__Work item__. Please return the lines of the data that contain "master".

__Task inputs__.
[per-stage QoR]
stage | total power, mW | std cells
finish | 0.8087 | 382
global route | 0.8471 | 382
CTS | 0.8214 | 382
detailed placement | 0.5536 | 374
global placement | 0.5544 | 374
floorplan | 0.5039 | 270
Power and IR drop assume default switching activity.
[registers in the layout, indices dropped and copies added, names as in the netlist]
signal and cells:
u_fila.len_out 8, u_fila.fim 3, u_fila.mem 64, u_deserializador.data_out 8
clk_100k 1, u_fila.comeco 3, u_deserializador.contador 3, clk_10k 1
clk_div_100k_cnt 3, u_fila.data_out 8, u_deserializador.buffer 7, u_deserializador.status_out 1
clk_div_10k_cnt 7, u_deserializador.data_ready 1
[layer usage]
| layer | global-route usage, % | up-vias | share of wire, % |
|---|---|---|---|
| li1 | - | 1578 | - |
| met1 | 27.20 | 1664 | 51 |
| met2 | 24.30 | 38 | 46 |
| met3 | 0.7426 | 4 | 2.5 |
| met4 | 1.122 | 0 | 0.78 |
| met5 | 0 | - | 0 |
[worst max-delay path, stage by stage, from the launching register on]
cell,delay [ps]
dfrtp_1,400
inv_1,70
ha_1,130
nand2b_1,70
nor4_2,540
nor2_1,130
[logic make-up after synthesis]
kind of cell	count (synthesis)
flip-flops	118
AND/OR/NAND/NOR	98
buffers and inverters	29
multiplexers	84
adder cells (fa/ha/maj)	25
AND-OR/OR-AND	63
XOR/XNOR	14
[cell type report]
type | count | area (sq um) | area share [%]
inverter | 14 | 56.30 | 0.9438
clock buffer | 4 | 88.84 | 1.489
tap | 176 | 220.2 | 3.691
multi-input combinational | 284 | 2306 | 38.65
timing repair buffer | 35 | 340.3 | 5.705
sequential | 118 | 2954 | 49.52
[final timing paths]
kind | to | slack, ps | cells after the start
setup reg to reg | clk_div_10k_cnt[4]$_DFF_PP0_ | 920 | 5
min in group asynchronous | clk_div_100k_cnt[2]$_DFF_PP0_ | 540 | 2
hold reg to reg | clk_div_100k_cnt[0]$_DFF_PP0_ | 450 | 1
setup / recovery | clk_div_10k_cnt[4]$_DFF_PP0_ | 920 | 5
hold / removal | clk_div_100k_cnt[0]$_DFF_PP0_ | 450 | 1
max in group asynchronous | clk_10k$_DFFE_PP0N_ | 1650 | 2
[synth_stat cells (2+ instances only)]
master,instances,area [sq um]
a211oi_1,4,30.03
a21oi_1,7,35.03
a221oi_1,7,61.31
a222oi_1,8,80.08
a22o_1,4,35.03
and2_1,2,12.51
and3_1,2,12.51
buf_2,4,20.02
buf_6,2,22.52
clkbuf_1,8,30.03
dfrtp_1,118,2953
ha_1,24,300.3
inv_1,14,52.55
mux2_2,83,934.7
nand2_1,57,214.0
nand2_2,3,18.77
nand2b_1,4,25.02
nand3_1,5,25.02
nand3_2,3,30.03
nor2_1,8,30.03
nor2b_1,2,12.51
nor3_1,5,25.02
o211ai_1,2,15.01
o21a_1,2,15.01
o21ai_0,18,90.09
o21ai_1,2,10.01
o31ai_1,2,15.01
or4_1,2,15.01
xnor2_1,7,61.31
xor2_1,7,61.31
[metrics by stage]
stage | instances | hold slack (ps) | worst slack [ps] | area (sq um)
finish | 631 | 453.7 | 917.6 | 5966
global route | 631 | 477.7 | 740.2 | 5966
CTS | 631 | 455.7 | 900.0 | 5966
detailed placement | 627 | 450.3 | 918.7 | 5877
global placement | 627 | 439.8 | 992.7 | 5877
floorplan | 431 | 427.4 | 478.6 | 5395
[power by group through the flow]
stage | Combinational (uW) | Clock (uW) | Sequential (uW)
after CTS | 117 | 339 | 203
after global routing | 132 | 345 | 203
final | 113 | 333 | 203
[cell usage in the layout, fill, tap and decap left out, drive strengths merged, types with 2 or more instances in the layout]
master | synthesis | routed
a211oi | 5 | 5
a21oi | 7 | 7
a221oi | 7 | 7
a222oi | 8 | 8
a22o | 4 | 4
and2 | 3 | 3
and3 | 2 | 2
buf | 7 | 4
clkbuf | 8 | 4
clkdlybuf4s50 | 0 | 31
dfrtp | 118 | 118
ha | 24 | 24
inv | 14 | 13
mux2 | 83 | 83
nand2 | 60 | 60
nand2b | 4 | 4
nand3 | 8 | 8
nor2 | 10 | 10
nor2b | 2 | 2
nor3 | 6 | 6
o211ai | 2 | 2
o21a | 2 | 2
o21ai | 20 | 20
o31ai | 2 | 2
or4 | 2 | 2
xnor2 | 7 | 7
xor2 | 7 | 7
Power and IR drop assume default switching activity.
[design/flow/run.sh]
#!/bin/bash
# OpenROAD 26Q1-2900-gdf79404cd8, Yosys 0.63+post, stock flow scripts
make -C /OpenROAD-flow-scripts/flow DESIGN_CONFIG=/design/flow/config.mk WORK_HOME=/design/flow/orfs finish
[design/flow/config.mk]
export PLATFORM = sky130hd
export DESIGN_NAME = StageIf
export DESIGN_NICKNAME = StageIf
export VERILOG_FILES = /design/flow/design.v
export SDC_FILE = /design/flow/constraint.sdc
export NUM_CORES = 4
export LEC_CHECK = 1
export CORE_UTILIZATION = 40
[design/flow/constraint.sdc]
current_design StageIf

set clk_period 8.9
set clk_io_pct 0.2

create_clock -name clk0 -period $clk_period [get_ports {clk}]

set non_clock_inputs [all_inputs -no_clocks]
set_input_delay [expr $clk_period * $clk_io_pct] -clock clk0 $non_clock_inputs
set_output_delay [expr $clk_period * $clk_io_pct] -clock clk0 [all_outputs]
[design/flow/design.v]
module Adder #(parameter N = 32)(input [N-1:0] a, b, output [N-1:0] out);
    assign out = a + b;
endmodule
module StageIf(input clk, rst, branchTaken, freeze, input [31:0] branchAddr, output [31:0] pc, instruction);
    wire [31:0] muxOutput, pcOutput, pcAdderOut;
    Mux2To1 #(32) pcMux( .a0(pcAdderOut), .a1(branchAddr), .sel(branchTaken), .out(muxOutput));
    Register #(32) pcReg(.clk(clk), .rst(rst), .in(muxOutput), .ld(~freeze), .clr(1'b0), .out(pcOutput));
    Adder #(32) pcAdder(.a(pcOutput), .b(32'd4), .out(pcAdderOut));
    InstructionMemory instMem(.pc(pcOutput), .inst(instruction));
    assign pc = pcAdderOut;
endmodule
module InstructionMemory #(
    parameter Count = 1024
)(
    input [31:0] pc,
    output reg [31:0] inst
);
    wire [31:0] adr;
    assign adr = {pc[31:2], 2'b00};  
    always @(adr) begin
        case (adr)
            32'd0:   inst = 32'b1110_00_1_1101_0_0000_0000_000000010100;  
            32'd4:   inst = 32'b1110_00_1_1101_0_0000_0001_101000000001;  
            32'd8:   inst = 32'b1110_00_1_1101_0_0000_0010_000100000011;  
            32'd12:  inst = 32'b1110_00_0_0100_1_0010_0011_000000000010;  
            32'd16:  inst = 32'b1110_00_0_0101_0_0000_0100_000000000000;  
            32'd20:  inst = 32'b1110_00_0_0010_0_0100_0101_000100000100;  
            32'd24:  inst = 32'b1110_00_0_0110_0_0000_0110_000010100000;  
            32'd28:  inst = 32'b1110_00_0_1100_0_0101_0111_000101000010;  
            32'd32:  inst = 32'b1110_00_0_0000_0_0111_1000_000000000011;  
            32'd36:  inst = 32'b1110_00_0_1111_0_0000_1001_000000000110;  
            32'd40:  inst = 32'b1110_00_0_0001_0_0100_1010_000000000101;  
            32'd44:  inst = 32'b1110_00_0_1010_1_1000_0000_000000000110;  
            32'd48:  inst = 32'b0001_00_0_0100_0_0001_0001_000000000001;  
            32'd52:  inst = 32'b1110_00_0_1000_1_1001_0000_000000001000;  
            32'd56:  inst = 32'b0000_00_0_0100_0_0010_0010_000000000010;  
            32'd60:  inst = 32'b1110_00_1_1101_0_0000_0000_101100000001;  
            32'd64:  inst = 32'b1110_01_0_0100_0_0000_0001_000000000000;  
            32'd68:  inst = 32'b1110_01_0_0100_1_0000_1011_000000000000;  
            32'd72:  inst = 32'b1110_01_0_0100_0_0000_0010_000000000100;  
            32'd76:  inst = 32'b1110_01_0_0100_0_0000_0011_000000001000;  
            32'd80:  inst = 32'b1110_01_0_0100_0_0000_0100_000000001101;  
            32'd84:  inst = 32'b1110_01_0_0100_0_0000_0101_000000010000;  
            32'd88:  inst = 32'b1110_01_0_0100_0_0000_0110_000000010100;  
            32'd92:  inst = 32'b1110_01_0_0100_1_0000_1010_000000000100;  
            32'd96:  inst = 32'b1110_01_0_0100_0_0000_0111_000000011000;  
            32'd100: inst = 32'b1110_00_1_1101_0_0000_0001_000000000100;  
            32'd104: inst = 32'b1110_00_1_1101_0_0000_0010_000000000000;  
            32'd108: inst = 32'b1110_00_1_1101_0_0000_0011_000000000000;  
            32'd112: inst = 32'b1110_00_0_0100_0_0000_0100_000100000011;  
            32'd116: inst = 332'b1110_01_0_0100_1_0100_0101_000000000000;  
            32'd120: inst = 32'b1110_01_0_0100_1_0100_0110_000000000100;  
            32'd124: inst = 32'b1110_00_0_1010_1_0101_0000_000000000110;  
            32'd128: inst = 32'b1100_01_0_0100_0_0100_0110_000000000000;  
            32'd132: inst = 32'b1100_01_0_0100_0_0100_0101_000000000100;  
            32'd136: inst = 32'b1110_00_1_0100_0_0011_0011_000000000001;  
            32'd140: inst = 32'b1110_00_1_1010_1_0011_0000_000000000011;  
            32'd144: inst = 32'b1011_10_1_0_111111111111111111110111 ;  
            32'd148: inst = 32'b1110_00_1_0100_0_0010_0010_000000000001;  
            32'd152: inst = 32'b1110_00_0_1010_1_0010_0000_000000000001;  
            32'd156: inst = 32'b1011_10_1_0_111111111111111111110011 ;  
            32'd160: inst = 32'b1110_01_0_0100_1_0000_0001_000000000000;  
            32'd164: inst = 32'b1110_01_0_0100_1_0000_0010_000000000100;  
            32'd168: inst = 32'b1110_01_0_0100_1_0000_0011_000000001000;  
            32'd172: inst = 32'b1110_01_0_0100_1_0000_0100_000000001100;  
            32'd176: inst = 32'b1110_01_0_0100_1_0000_0101_000000010000;  
            32'd180: inst = 32'b1110_01_0_0100_1_0000_0110_000000010100;  
            32'd184: inst = 32'b1110_10_1_0_111111111111111111111111 ;  
            default: inst = 32'd0;
        endcase
    end
endmodule
module Mux2To1 #(parameter N = 32)(
    input [N-1:0] a0, a1,
    input sel,
    output [N-1:0] out
);
    assign out = sel ? a1 : a0;
endmodule
module Register #(
    parameter N = 32
)(
    input clk, rst,
    input [N-1:0] in,
    input ld, clr,
    output reg [N-1:0] out
);
    always @(posedge clk or posedge rst) begin
        if (rst)
            out <= {N{1'b0}};
        else if (clr)
            out <= {N{1'b0}};
        else if (ld)
            out <= in;
    end
endmodule
==> qor.csv <==
metric,value,unit
result of the run,"complete, no violations",
Clock H-tree levels,2,
library cell contributing the largest single delay on the critical path,sky130_fd_sc_hd__nand3_1,
WP data arrival,3.26,ns
antenna violations before repair,0,
#FFs+latches synth,32,
standard-cell rows,37,
final critical-path required period,5.04,ns
count of buffering cells on the critical path with inverters included,2,
number of warnings in the stage logs,28,
# Max-Cap Violations,0,
RSZ-0062 raised after global routing,no,
area taken by multi-input logic gates,3050,um2
pins over their slew limit,0,
most common flop cell mapped by yosys,sky130_fd_sc_hd__dfrtp_1,
global route overflow,0,
top cells by area,"sky130_fd_sc_hd__dfrtp_1 19%, sky130_fd_sc_hd__xnor2_1 4.7%, sky130_fd_sc_hd__o21ai_0 4.4%, sky130_fd_sc_hd__nand3_1 4.0%, sky130_fd_sc_hd__nand2_1 3.9%",
CP startpoint kind,flop,
path category of the worst min-delay check,flop to flop,
peak fanout along the critical path,69,
"delay-heaviest family, CP",simple AND/OR/NAND/NOR gates,
largest registers ranked by flip-flop count,pcReg.out: 32 flops,
Tot GR Track Use,29.4,%
count of nets left with antenna violations after detail routing,0,
post-synth tally of flip-flops with integrated enable,0,
worst slew pin tran,0.893,ns
pin count of the biggest net entering global routing,70,
"Chip Area, Yosys",4280,um2
headroom to the max-slew limit,40.0,%
number of buffers on the longest clock path,2,
Die Width,105,um
total length of routed wires,15.9,mm
final count of negative-setup-slack endpoints,0,
floorplan die height,105,um
Setup Skew,0.0126,ns
Worst setup EP type,output port,
antenna diode count,0,
root buf cell,sky130_fd_sc_hd__clkbuf_8,
cell area after synthesis,4280,um2
startpoint of the lowest-slack hold path,pcReg.out[1]$_DFFE_PP0P_,
final period utilization,56.6,%
clock tree from TritonCTS,yes,
total of cells resized after clock tree synthesis,0,
number of top-level design ports,100,
required time worst endpoint,7.12,ns
Num CTS Buffers,5,
die outline area,11100,um2
Synth Instances,603,
total cells reported by yosys after synthesis,603,
number of buffers added on ports,99,
Final TNS setup,0,ns
Leak,1.80,nW
worst r2r src,pcReg.out[5]$_DFFE_PP0N_,
share of the yosys chip area belonging to registers,18.7,%
worst supply voltage drop on vdd,0.0778,mV
initial standard-cell utilization of the core,41.3,%
Max Clock Freq,198,MHz
number of hold violations in the final report,0,
routed wire length per instance,20.2,um
register area,802,um2
critical path class,flop to output port,
Late-Pin Clk Latency,0.30,ns
Dominant cell area share,18.7,%
detailed-route vias per instance,6.44,
average cell area after synthesis,7.10,um2
clock edge transition at the registers on the reported setup and hold paths,0.08,ns
first drt pass iteration count,5,
pwr/cell area,141,nW/um2
Post-CTS Setup Bufs,0,
number of fillers in the final layout,1007,
area delta synth->final,24.0,%
"slowest stage delay, CP",0.64,ns
TritonCTS Sinks,32,
Core ar.,10400,um2
largest register by flop count,pcReg.out,
Detail Placement HPWL,10.9,mm
number of remaining DRC errors,0,
cell type with the highest aggregate area in the netlist,sky130_fd_sc_hd__dfrtp_1,
first-pass GRT wire length,25.3,mm
Setup crit start,pcReg.out[5]$_DFFE_PP0N_,
placer congestion estimate,0.930,
total via count after detailed routing,5062,
number of warnings reported in the yosys synthesis log,2,
Hold Slack,0.482,ns
Cell variety after synth,77,
number of global-route vias before repair,4598,
series of cell instances along the critical path,buf_4 -> nand3_1 -> nor2_1 -> nand4_1 -> xnor2_1 -> clkdlybuf4s50_1,
max FFs per register,32,
number of hold buffers added after cts,0,
share of the core filled with cells in the final layout,51.2,%
"FFs w/ async S/R, synth",100,%
number of design-rule violations left by the first detailed-router iteration,486,
layout cell share with drive strength beyond 1,5.54,%
logic make-up (layout without fill, tap and decap cells):
group | Yosys count | count (layout) | share of synthesized area (%)
AND/OR/NAND/NOR | 240 | 240 | 30.8
AND-OR/OR-AND | 198 | 198 | 32.6
adder cells (fa/ha/maj) | 4 | 4 | 1.17
flip-flops | 32 | 32 | 18.7
multiplexers | 5 | 5 | 1.17
buffers and inverters | 97 | 144 | 10.0
XOR/XNOR | 27 | 27 | 5.52
where the power goes:
group          switching [W]  internal, W  leakage (nW)
logic               0.000228     0.000163          1.36
clock network      0.0000651    0.0000833        0.0552
registers          0.0000403     0.000167         0.377
total               0.000333     0.000413          1.80
worst register-to-register path, cell delays in order, from the launching register on:
cell and delay, ns:
sky130_fd_sc_hd__dfrtp_2 0.34, sky130_fd_sc_hd__buf_4 0.51, sky130_fd_sc_hd__nand3_1 0.69, sky130_fd_sc_hd__nor2_1 0.57, sky130_fd_sc_hd__nand4_1 0.20, sky130_fd_sc_hd__o311ai_0 0.31
Yosys cell counts (11+ instances only):
library cell / instances
sky130_fd_sc_hd__nor2_1: 40
sky130_fd_sc_hd__nand2b_1: 14
sky130_fd_sc_hd__xnor2_1: 23
sky130_fd_sc_hd__a22oi_1: 21
sky130_fd_sc_hd__buf_1: 11
sky130_fd_sc_hd__dfrtp_1: 32
sky130_fd_sc_hd__nor3_1: 21
sky130_fd_sc_hd__o311ai_0: 12
sky130_fd_sc_hd__o21ai_0: 38
sky130_fd_sc_hd__inv_1: 22
sky130_fd_sc_hd__nor4_1: 18
sky130_fd_sc_hd__nand2_1: 44
sky130_fd_sc_hd__o211ai_1: 11
sky130_fd_sc_hd__nand3_1: 34
sky130_fd_sc_hd__buf_2: 24
sky130_fd_sc_hd__clkbuf_1: 30
sky130_fd_sc_hd__a21oi_1: 30
sky130_fd_sc_hd__nor2b_1: 11
sky130_fd_sc_hd__nand4_1: 13
layout by cell type, fill, tap and decap left out, drive strengths merged, types with 13 or more instances in the layout:
cell | netlist | routed
nor4 | 20 | 20
nor3 | 22 | 22
a22oi | 21 | 21
nor2 | 40 | 40
dfrtp | 32 | 32
inv | 23 | 23
nand3 | 34 | 34
nand2b | 14 | 14
o21ai | 38 | 38
o311ai | 15 | 15
clkdlybuf4s50 | 0 | 99
buf | 42 | 13
nand4 | 15 | 15
xnor2 | 23 | 23
nand2 | 45 | 45
a21oi | 30 | 30
cell type report:
cell class / count / area share (%)
Multi-Input combinational cell: 474 / 57.5
Timing Repair Buffer: 112 / 20.5
Sequential cell: 32 / 15.1
Tap cell: 136 / 3.21
Inverter: 24 / 1.70
Clock buffer: 6 / 1.37
Clock inverter: 2 / 0.660
through the flow:
stage | std cells | instance area [um2] | worst slack, ns | power [W]
6_report | 786 | 5310 | 3.86 | 0.000747
3_5_place_dp | 778 | 5200 | 4.26 | 0.000591
5_1_grt | 786 | 5310 | 3.68 | 0.000796
2_1_floorplan | 603 | 4280 | 5.16 | 0.000455
4_1_cts | 786 | 5310 | 3.94 | 0.000740
3_3_place_gp | 778 | 5200 | 4.30 | 0.000593
worst paths after layout:
check | endpoint | slack, ns | depth (start not counted)
max in group asynchronous | pcReg.out[5]$_DFFE_PP0N_ | 6.67 | 3
min in group asynchronous | pcReg.out[7]$_DFFE_PP0N_ | 1.89 | 3
setup / recovery | pc[12] | 3.86 | 6
hold / removal | pcReg.out[1]$_DFFE_PP0P_ | 0.48 | 2
hold reg to reg | pcReg.out[1]$_DFFE_PP0P_ | 0.48 | 2
setup reg to reg | pcReg.out[12]$_DFFE_PP0N_ | 6.17 | 5
layer usage:
metal / up-vias / global-route usage [%] / routed length (um)
li1: 2373 / - / -
met1: 2406 / 48.9 / 7560
met2: 262 / 39.9 / 6660
met3: 21 / 5.05 / 1390
met4: 0 / 5.13 / 247
met5: - / 0 / 0
Power is estimated from default activity; no workload was simulated.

__Result for this task__.
master,instances,area [sq um]
master | synthesis | routed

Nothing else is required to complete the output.